◆ Your assignment: Take the data from its first line. Print each line exactly until the line containing "KIND_FULL = 2'd1;" has been printed too.

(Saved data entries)

· · · ·

[config.mk]
export PLATFORM = sky130hd
export DESIGN_NAME = word_at_a_time_string_hash
export DESIGN_NICKNAME = d
export VERILOG_FILES = /design/src/sv/wath_pkg.sv /design/src/sv/wath_front.sv /design/src/sv/wath_mul.sv /design/src/sv/wath_back.sv /design/src/sv/word_at_a_time_string_hash.sv
export SDC_FILE = /design/constraint.sdc
export NUM_CORES = 2
export LEC_CHECK = 0
export ABC_AREA = 1
export BUFFER_PORTS_ARGS = -buffer_cell sky130_fd_sc_hd__buf_2
export CAP_MARGIN = 10
export CORE_ASPECT_RATIO = 1.4
export CORE_MARGIN = 1
export CORE_UTILIZATION = 40
export DETAILED_ROUTE_END_ITERATION = 10
export REMOVE_ABC_BUFFERS = 1
export SETUP_SLACK_MARGIN = 0.15
export SLEW_MARGIN = 0
export SYNTH_ARGS = -nofsm -noshare
export SYNTH_HDL_FRONTEND = slang
export SYNTH_HIERARCHICAL = 1
export SYNTH_SLANG_ARGS = --single-unit
[constraint.sdc]
create_clock -name i_clk -period 9.14 [get_ports i_clk]
set_input_delay 0.457 -clock i_clk [delete_from_list [all_inputs] [get_ports i_clk]]
set_output_delay 0.457 -clock i_clk [all_outputs]
set_load 0.05 [all_outputs]
[src/sv/wath_pkg.sv]
`timescale 1ns / 1ps
// ----------------------------------------------------------------------------
// wath_pkg
// Shared constants, item kinds and the queued operation type of the
// word-at-a-time string hash.
// ----------------------------------------------------------------------------
package wath_pkg;

    localparam logic [63:0] GOLDEN_MUL  = 64'h9E37_79B9_7F4A_7C15;
    localparam logic [63:0] SEED_OFFSET = 64'hCBF2_9CE4_8422_2325;
    localparam int          WORD_SHIFT  = 29;
    localparam int          FIN_SHIFT   = 32;
    localparam int          WORD_BYTES  = 8;

    // default depth of the queue between front and back
    localparam int          QUEUE_DEPTH = 2;

    // what a word does to the running hash
    localparam logic [1:0]  KIND_NONE = 2'd0;
    localparam logic [1:0]  KIND_FULL = 2'd1;
    localparam logic [1:0]  KIND_TAIL = 2'd2;

    typedef struct packed {
        logic [63:0] word;        // already masked to its valid bytes
        logic [1:0]  kind;
        logic        first;
        logic        last;
        logic [31:0] key_length;
    } t_op;

endpackage

[src/sv/wath_front.sv]
`timescale 1ns / 1ps
// ----------------------------------------------------------------------------
// wath_front
// Accepts input transactions, masks the word to its valid bytes, classifies
// it and holds it in a small queue for the back end.
// ----------------------------------------------------------------------------
module wath_front #(
    parameter int DEPTH = wath_pkg::QUEUE_DEPTH
) (
    input  logic             i_clk,
    input  logic             i_rst_n,
    input  logic             i_valid,
    output logic             o_ready,
    input  logic [63:0]      i_word,
    input  logic [3:0]       i_byte_count,
    input  logic             i_first,
    input  logic             i_last,
    input  logic [31:0]      i_key_length,
    output logic             o_op_valid,
    output wath_pkg::t_op    o_op,
    input  logic             i_op_pop
);

    localparam int IDX_W = (DEPTH > 1) ? $clog2(DEPTH) : 1;
    localparam int CNT_W = $clog2(DEPTH + 1);

    wath_pkg::t_op    r_mem [DEPTH];
    logic [IDX_W-1:0] r_wr, n_wr;
    logic [IDX_W-1:0] r_rd, n_rd;
    logic [CNT_W-1:0] r_cnt, n_cnt;

    wath_pkg::t_op    w_op;
    logic [63:0]      w_masked;
    logic             w_push;
    logic             w_pop;

    // keep byte i only when it lies below the byte count
    always_comb begin
        for (int i = 0; i < 8; i++) begin
            w_masked[8*i +: 8] = (4'(i) < i_byte_count) ? i_word[8*i +: 8] : 8'h00;
        end
    end

    always_comb begin
        w_op.word       = w_masked;
        w_op.first      = i_first;
        w_op.last       = i_last;
        w_op.key_length = i_key_length;
        if (i_byte_count == 4'd0) begin
            w_op.kind = wath_pkg::KIND_NONE;
        end else if (i_byte_count >= 4'(wath_pkg::WORD_BYTES)) begin
            w_op.kind = wath_pkg::KIND_FULL;
        end else begin
            w_op.kind = wath_pkg::KIND_TAIL;
        end
    end

    assign o_ready    = (r_cnt != CNT_W'(DEPTH));
    assign o_op_valid = (r_cnt != '0);
    assign o_op       = r_mem[r_rd];
    assign w_push     = i_valid & o_ready;
    assign w_pop      = i_op_pop & o_op_valid;

    always_comb begin
        n_wr  = r_wr;
        n_rd  = r_rd;
        n_cnt = r_cnt;
        if (w_push) begin
            n_wr = (r_wr == IDX_W'(DEPTH - 1)) ? '0 : r_wr + 1'b1;
        end
        if (w_pop) begin
            n_rd = (r_rd == IDX_W'(DEPTH - 1)) ? '0 : r_rd + 1'b1;
        end
        unique case ({w_push, w_pop})
            2'b10:   n_cnt = r_cnt + 1'b1;
            2'b01:   n_cnt = r_cnt - 1'b1;
            default: n_cnt = r_cnt;
        endcase
    end

    always_ff @(posedge i_clk) begin
        if (!i_rst_n) begin
            r_wr  <= '0;
            r_rd  <= '0;
            r_cnt <= '0;
        end else begin
            r_wr  <= n_wr;
            r_rd  <= n_rd;
            r_cnt <= n_cnt;
        end
    end

    always_ff @(posedge i_clk) begin
        if (w_push) begin
            r_mem[r_wr] <= w_op;
        end
    end

endmodule

[src/sv/wath_mul.sv]
`timescale 1ns / 1ps
// ----------------------------------------------------------------------------
// wath_mul
// Low 64 bits of an operand times the golden multiplier, built from one
// shared 32x32 multiplier over four passes.
// ----------------------------------------------------------------------------
module wath_mul (
    input  logic        i_clk,
    input  logic        i_rst_n,
    input  logic        i_start,
    input  logic [63:0] i_a,
    output logic        o_busy,
    output logic        o_done,
    output logic [63:0] o_prod
);

    localparam logic [1:0] STEP_LL = 2'd0;   // a.lo * g.lo
    localparam logic [1:0] STEP_HL = 2'd1;   // a.hi * g.lo, low half only
    localparam logic [1:0] STEP_LH = 2'd2;   // a.lo * g.hi, low half only
    localparam logic [1:0] STEP_END = 2'd3;

    logic        r_busy;
    logic        r_done;
    logic [1:0]  r_step;
    logic [63:0] r_a;
    logic [63:0] r_prod;
    logic [63:0] r_acc;

    logic [31:0] w_x;
    logic [31:0] w_y;
    logic [63:0] w_prod;

    assign w_x    = (r_step == STEP_HL) ? r_a[63:32] : r_a[31:0];
    assign w_y    = (r_step == STEP_LH) ? wath_pkg::GOLDEN_MUL[63:32]
                                        : wath_pkg::GOLDEN_MUL[31:0];
    assign w_prod = w_x * w_y;

    assign o_busy = r_busy;
    assign o_done = r_done;
    assign o_prod = r_acc;

    always_ff @(posedge i_clk) begin
        if (!i_rst_n) begin
            r_busy <= 1'b0;
            r_done <= 1'b0;
            r_step <= STEP_LL;
        end else begin
            r_done <= 1'b0;
            if (i_start) begin
                r_busy <= 1'b1;
                r_step <= STEP_LL;
            end else if (r_busy) begin
                r_step <= r_step + 1'b1;
                if (r_step == STEP_END) begin
                    r_busy <= 1'b0;
                    r_done <= 1'b1;
                end
            end
        end
    end

    // each pass after the first folds in the product registered by the pass before
    always_ff @(posedge i_clk) begin
        if (i_start) begin
            r_a <= i_a;
        end else if (r_busy) begin
            r_prod <= w_prod;
            unique case (r_step)
                STEP_LL:  r_acc <= r_acc;
                STEP_HL:  r_acc <= r_prod;
                STEP_LH:  r_acc[63:32] <= r_acc[63:32] + r_prod[31:0];
                STEP_END: r_acc[63:32] <= r_acc[63:32] + r_prod[31:0];
            endcase
        end
    end

endmodule

[src/sv/wath_back.sv]
`timescale 1ns / 1ps
// ----------------------------------------------------------------------------
// wath_back
// Takes queued operations, seeds, absorbs and finalizes the running hash
// through the shared multiplier, and holds the result in an output register.
// ----------------------------------------------------------------------------
module wath_back (
    input  logic             i_clk,
    input  logic             i_rst_n,
    input  logic             i_op_valid,
    input  wath_pkg::t_op    i_op,
    output logic             o_op_pop,
    output logic             o_mul_start,
    output logic [63:0]      o_mul_a,
    input  logic             i_mul_done,
    input  logic [63:0]      i_mul_prod,
    output logic             o_valid,
    input  logic             i_ready,
    output logic [63:0]      o_hash_value
);

    localparam logic [2:0] S_IDLE = 3'd0;
    localparam logic [2:0] S_SEED = 3'd1;
    localparam logic [2:0] S_ABS  = 3'd2;
    localparam logic [2:0] S_WMUL = 3'd3;
    localparam logic [2:0] S_POST = 3'd4;
    localparam logic [2:0] S_FMUL = 3'd5;
    localparam logic [2:0] S_EMIT = 3'd6;

    logic [2:0]    r_state, n_state;
    wath_pkg::t_op r_op, n_op;
    logic [63:0]   r_x, n_x;
    logic [63:0]   r_h, n_h;
    logic [63:0]   r_fin, n_fin;
    logic [63:0]   r_out, n_out;
    logic          r_ov, n_ov;

    always_comb begin
        n_state     = r_state;
        n_op        = r_op;
        n_x         = r_x;
        n_h         = r_h;
        n_fin       = r_fin;
        n_out       = r_out;
        n_ov        = r_ov & ~i_ready;
        o_op_pop    = 1'b0;
        o_mul_start = 1'b0;
        o_mul_a     = r_x;
        unique case (r_state)
            S_IDLE: begin
                if (i_op_valid) begin
                    o_op_pop = 1'b1;
                    n_op     = i_op;
                    if (i_op.first) begin
                        o_mul_start = 1'b1;
                        o_mul_a     = {32'h0, i_op.key_length};
                        n_state     = S_SEED;
                    end else begin
                        n_x     = r_h;
                        n_state = S_ABS;
                    end
                end
            end
            S_SEED: begin
                if (i_mul_done) begin
                    n_x     = wath_pkg::SEED_OFFSET ^ i_mul_prod;
                    n_state = S_ABS;
                end
            end
            S_ABS: begin
                if (r_op.kind == wath_pkg::KIND_NONE) begin
                    n_state = S_POST;
                end else begin
                    o_mul_start = 1'b1;
                    o_mul_a     = r_x ^ r_op.word;
                    n_state     = S_WMUL;
                end
            end
            S_WMUL: begin
                if (i_mul_done) begin
                    // tail words skip the xor-shift
                    if (r_op.kind == wath_pkg::KIND_FULL) begin
                        n_x = i_mul_prod ^ (i_mul_prod >> wath_pkg::WORD_SHIFT);
                    end else begin
                        n_x = i_mul_prod;
                    end
                    n_state = S_POST;
                end
            end
            S_POST: begin
                n_h = r_x;
                if (r_op.last) begin
                    o_mul_start = 1'b1;
                    o_mul_a     = r_x ^ (r_x >> wath_pkg::FIN_SHIFT);
                    n_state     = S_FMUL;
                end else begin
                    n_state = S_IDLE;
                end
            end
            S_FMUL: begin
                if (i_mul_done) begin
                    n_fin   = i_mul_prod ^ (i_mul_prod >> wath_pkg::WORD_SHIFT);
                    n_state = S_EMIT;
                end
            end
            S_EMIT: begin
                if (!r_ov || i_ready) begin
                    n_out   = r_fin;
                    n_ov    = 1'b1;
                    n_state = S_IDLE;
                end
            end
            default: begin
                n_state = S_IDLE;
            end
        endcase
    end

    always_ff @(posedge i_clk) begin
        if (!i_rst_n) begin
            r_state <= S_IDLE;
            r_ov    <= 1'b0;
            r_h     <= '0;
        end else begin
            r_state <= n_state;
            r_ov    <= n_ov;
            r_h     <= n_h;
        end
    end

    always_ff @(posedge i_clk) begin
        r_op  <= n_op;
        r_x   <= n_x;
        r_fin <= n_fin;
        r_out <= n_out;
    end

    assign o_valid      = r_ov;
    assign o_hash_value = r_out;

endmodule

[src/sv/word_at_a_time_string_hash.sv]
`timescale 1ns / 1ps
// ----------------------------------------------------------------------------
// word_at_a_time_string_hash
// 64-bit multiplicative hash of a byte key streamed as little-endian words.
// ----------------------------------------------------------------------------
// A key arrives as one or more transactions of up to eight bytes; tuser marks
// the first one (it seeds the hash from key_length) and tlast the final one,
// which yields one 64-bit hash on the master side. Each 64-bit product is
// formed by one shared 32x32 multiplier in four passes; a word with bytes
// needs one product in the back end, a first word one more for the seed and
// a last word one more for the finalizer. A queue of QUEUE_DEPTH entries
// lets the slave side keep accepting while the back end works, and the
// output register lets the next key start while a hash waits to be taken.
// ----------------------------------------------------------------------------
module word_at_a_time_string_hash #(
    parameter int QUEUE_DEPTH = wath_pkg::QUEUE_DEPTH
) (
    input  logic         i_clk,
    input  logic         i_rst_n,
    input  logic         i_s_axis_tvalid,
    output logic         o_s_axis_tready,
    // word [63:0], byte_count [67:64], key_length [99:68], zero [103:100]
    input  logic [103:0] i_s_axis_tdata,
    // first [0]
    input  logic         i_s_axis_tuser,
    input  logic         i_s_axis_tlast,
    output logic         o_m_axis_tvalid,
    input  logic         i_m_axis_tready,
    // hash_value [63:0]
    output logic [63:0]  o_m_axis_tdata
);

    wath_pkg::t_op w_op;
    logic          w_op_valid;
    logic          w_op_pop;
    logic          w_mul_start;
    logic [63:0]   w_mul_a;
    logic          w_mul_busy;
    logic          w_mul_done;
    logic [63:0]   w_mul_prod;

    wath_front #(
        .DEPTH (QUEUE_DEPTH)
    ) u_front (
        .i_clk        (i_clk),
        .i_rst_n      (i_rst_n),
        .i_valid      (i_s_axis_tvalid),
        .o_ready      (o_s_axis_tready),
        .i_word       (i_s_axis_tdata[63:0]),
        .i_byte_count (i_s_axis_tdata[67:64]),
        .i_first      (i_s_axis_tuser),
        .i_last       (i_s_axis_tlast),
        .i_key_length (i_s_axis_tdata[99:68]),
        .o_op_valid   (w_op_valid),
        .o_op         (w_op),
        .i_op_pop     (w_op_pop)
    );

    wath_mul u_mul (
        .i_clk   (i_clk),
        .i_rst_n (i_rst_n),
        .i_start (w_mul_start),
        .i_a     (w_mul_a),
        .o_busy  (w_mul_busy),
        .o_done  (w_mul_done),
        .o_prod  (w_mul_prod)
    );

    wath_back u_back (
        .i_clk        (i_clk),
        .i_rst_n      (i_rst_n),
        .i_op_valid   (w_op_valid),
        .i_op         (w_op),
        .o_op_pop     (w_op_pop),
        .o_mul_start  (w_mul_start),
        .o_mul_a      (w_mul_a),
        .i_mul_done   (w_mul_done),
        .i_mul_prod   (w_mul_prod),
        .o_valid      (o_m_axis_tvalid),
        .i_ready      (i_m_axis_tready),
        .o_hash_value (o_m_axis_tdata)
    );

    // the multiplier is never restarted while a product is in flight
    a_mul_start_idle: assert property (@(posedge i_clk) disable iff (!i_rst_n)
        w_mul_start |-> !w_mul_busy)
        else $error("multiplier started while busy");

    // completion is a single-cycle pulse
    a_mul_done_pulse: assert property (@(posedge i_clk) disable iff (!i_rst_n)
        w_mul_done |=> !w_mul_done)
        else $error("multiplier done held for more than one cycle");

    // the back end only takes an operation the queue actually holds
    a_pop_nonempty: assert property (@(posedge i_clk) disable iff (!i_rst_n)
        w_op_pop |-> w_op_valid)
        else $error("queue popped while empty");

endmodule
==> results by group <==
Die
  • Core Footprint: 148100 um^2
  • IO Pins: 176
  • Die Y: 459.7 um
  • DIE WIDTH: about 330 um
  • Die ar.: 151200 um^2
  • Row count: 167
  • Starting Density: 0.4040

Cells and area
  • Nets: 8040
  • Synthesis-to-layout area growth: 12.08%
  • Share of cells above drive strength 1: 0.1202

CTS
  • CTS root buf: clkbuf_16
  • CTS tree: done
  • Clock transition at path regs: 0.07 ns
  • CTS resizes: 0
  • Clk_lat worst skew: 0.66 ns
  • Clock sink total: 728
  • Htree depth: 2
  • TritonCTS buffer count: roughly 60
  • CTS max path bufs: 3

Worst setup path
  • Arr. time, crit path: 8.77 ns
  • CP Launch Type: flop
  • Crit path required time: 9.50 ns
  • Slowest cell on crit path: fa_1
  • CP max stage delay: 0.55 ns
  • Critical path peak fanout: 8
  • Crit Path Class: flop to flop
  • R2R setup slack: 0.73 ns
  • Endpoint class of the critical path: flop

Drt
  • Drc violations: 21
  • Total iterations of the first detailed-routing run: 11
  • Via count: 44680
  • Vias per cell: between 5 and 6
  • Drt first-iter violations: 3020
  • WL final: 205300 um
  • Routed Antenna Nets: 0
  • Mean routed wirelength per cell: 23.10 um

Yosys
  • Synth Instances: approximately 6500
  • #FFs+latches synth: 728
  • Number of enable flip-flop cells after synthesis: approximately 650
  • Cell area after synthesis: 59850 um^2
  • Share of the synthesized area in the top cell type: 0.3266
  • Ys flop type: edfxtp_1
  • Count leader, synth: inv_1
  • Area leader, netlist: edfxtp_1
  • Synth cell count leaders: 1472 x inv_1, 1393 x nand2_1, 651 x edfxtp_1
  • Synth area leaders: edfxtp_1 33%, fa_1 19%, ha_1 9.7%
  • Synth Area per Inst: 9.253 um^2
  • Sequential share of the synthesized area: 0.3524
  • Netlist cell types: 58
  • YS warnings: 6
  • Async set or reset register ratio after synthesis: 0

Timing
  • Fin. Hold Viols: 0
  • Setup-failing EPs final: 0
  • Setup tns final: 0 ns
  • Tightest Pin Transition: 1.037 ns
  • Clk_skew: 0.03200 ns
  • Fmax: approximately 120 MHz
  • Pins Over Slew Limit: 0
  • Crit path time final: about 8.4 ns
  • Final Cycle Share: 0.9199
  • Unrepaired setup endpoints after global routing: false
  • Slew headroom: 0.3084

Global routing
  • First-pass GRT wire length: roughly 300000 um
  • GRT overflow: 0
  • Vias in the first global route: ~47000
  • Initial antenna violation count: 6
  • Largest net degree at the start of global routing: 71
  • Gr usage total: 0.2735

Run status
  • Status: complete, but fails checks
  • Failing checks: design-rule violations

Place
  • GPL Wtd Cong: 1.019
  • Port bufs: 171
  • Detail Placement HPWL: 170200 um

Min path
  • Tightest Hold Check Type: primary input to flop

Run
  • Max-cap violations: 0
[flip-flops by register name, summed over array words and instances (netlist names), named ones only]
| signal | flops |
|---|---|
| u_front/r_mem | 200 |
| u_back/r_op | 67 |
| u_back/o_hash_value | 64 |
| u_back/r_fin | 64 |
| u_back/r_h | 64 |
| u_back/r_x | 64 |
| u_mul/o_prod | 64 |
| u_mul/r_a | 64 |
| u_mul/r_prod | 64 |
| u_back/r_state | 3 |
| u_front/r_cnt | 2 |
| u_mul/r_step | 2 |
| u_back/o_valid | 1 |
| u_front/r_rd | 1 |
| u_front/r_wr | 1 |
| u_mul/o_busy | 1 |
| u_mul/o_done | 1 |
[cells by family (layout without fill, tap and decap cells)]
logic type	after synthesis	count (layout)	share of synthesized area
xor+xnor	101	101	0.01516
simple gates	2184	2184	0.1500
compound gates	624	624	0.06102
other cells	2	24	0.0001255
mux	101	101	0.01919
buf+inv	1687	2138	0.1117
fa+ha+maj	1042	1042	0.2904
flops	728	728	0.3524
[placed cells by master (no fill, tap or decap), types with 8 or more instances in the layout]
cell / instances
fa_1: 579
inv_1: 1470
clkinvlp_4: 12
o21ai_4: 10
buf_2: 171
nor2_4: 14
nand3_1: 201
conb_1: 23
inv_6: 9
edfxtp_1: 651
xnor2_1: 19
nor2_1: 397
a211oi_1: 21
o211ai_1: 75
buf_4: 275
nor2_2: 25
dlygate4sd3_1: 34
o21ai_1: 17
clkbuf_16: 62
nand2_1: 1391
nand4_1: 63
o21ai_2: 17
a21oi_1: 205
o21bai_1: 20
nor3_1: 22
o21ai_0: 229
xor2_1: 79
clkinv_2: 8
inv_2: 58
or2_2: 12
ha_1: 461
mux2_2: 100
clkbuf_1: 9
nand2_2: 12
dfxtp_1: 76
or2_1: 23
[metal layers]
metal  GRT usage  part of all wire  vias to the layer above  wire [um]
li1            -                 -                    21070          -
met1      0.2875              0.35                    21680      72850
met2      0.5000              0.51                     1393     105000
met3     0.02529             0.043                      538       8771
met4      0.2088             0.091                        2      18630
met5           0          0.000063                        -         13
[worst max-delay path, delay by kind of cell (launching register included)]
kind | cells | cell delay [ns]
AO/OA/AOI/OAI | 1 | 0.54
adder cells (fa/ha/maj) | 10 | 4.36
flip-flops | 1 | 0.39
buffers and inverters | 7 | 1.04
AND/OR/NAND/NOR | 10 | 1.76
[worst paths after layout]
| check | end | cells after the start | from |
|---|---|---|---|
| setup reg to reg | u_mul/r_prod[56] | 28 | u_mul/r_step[1] |
| hold reg to reg | u_back/o_hash_value[42] | 0 | u_back/r_fin[42] |
| hold / removal | u_front/r_mem[0][97] | 3 | i_s_axis_tdata[61] |
| setup / recovery | u_mul/r_prod[56] | 28 | u_mul/r_step[1] |
[stage by stage]
stage	utilization	instance area [um^2]	setup slack, ns	instances	hold slack, ns
after CTS	0.4528	67090	0.7390	8884	0.07889
final	0.4529	67090	0.7321	8885	0.1066
after floorplan	-	59020	-1.076	6338	0.4003
after global routing	0.4529	67090	0.3048	8885	0.1075
after global placement	0.4362	64630	0.7701	8734	0.4040
after detailed placement	0.4362	64630	0.7935	8734	0.4045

· · · ·

◆ The answer:
[config.mk]
export PLATFORM = sky130hd
export DESIGN_NAME = word_at_a_time_string_hash
export DESIGN_NICKNAME = d
export VERILOG_FILES = /design/src/sv/wath_pkg.sv /design/src/sv/wath_front.sv /design/src/sv/wath_mul.sv /design/src/sv/wath_back.sv /design/src/sv/word_at_a_time_string_hash.sv
export SDC_FILE = /design/constraint.sdc
export NUM_CORES = 2
export LEC_CHECK = 0
export ABC_AREA = 1
export BUFFER_PORTS_ARGS = -buffer_cell sky130_fd_sc_hd__buf_2
export CAP_MARGIN = 10
export CORE_ASPECT_RATIO = 1.4
export CORE_MARGIN = 1
export CORE_UTILIZATION = 40
export DETAILED_ROUTE_END_ITERATION = 10
export REMOVE_ABC_BUFFERS = 1
export SETUP_SLACK_MARGIN = 0.15
export SLEW_MARGIN = 0
export SYNTH_ARGS = -nofsm -noshare
export SYNTH_HDL_FRONTEND = slang
export SYNTH_HIERARCHICAL = 1
export SYNTH_SLANG_ARGS = --single-unit
[constraint.sdc]
create_clock -name i_clk -period 9.14 [get_ports i_clk]
set_input_delay 0.457 -clock i_clk [delete_from_list [all_inputs] [get_ports i_clk]]
set_output_delay 0.457 -clock i_clk [all_outputs]
set_load 0.05 [all_outputs]
[src/sv/wath_pkg.sv]
`timescale 1ns / 1ps
// ----------------------------------------------------------------------------
// wath_pkg
// Shared constants, item kinds and the queued operation type of the
// word-at-a-time string hash.
// ----------------------------------------------------------------------------
package wath_pkg;

    localparam logic [63:0] GOLDEN_MUL  = 64'h9E37_79B9_7F4A_7C15;
    localparam logic [63:0] SEED_OFFSET = 64'hCBF2_9CE4_8422_2325;
    localparam int          WORD_SHIFT  = 29;
    localparam int          FIN_SHIFT   = 32;
    localparam int          WORD_BYTES  = 8;

    // default depth of the queue between front and back
    localparam int          QUEUE_DEPTH = 2;

    // what a word does to the running hash
    localparam logic [1:0]  KIND_NONE = 2'd0;
    localparam logic [1:0]  KIND_FULL = 2'd1;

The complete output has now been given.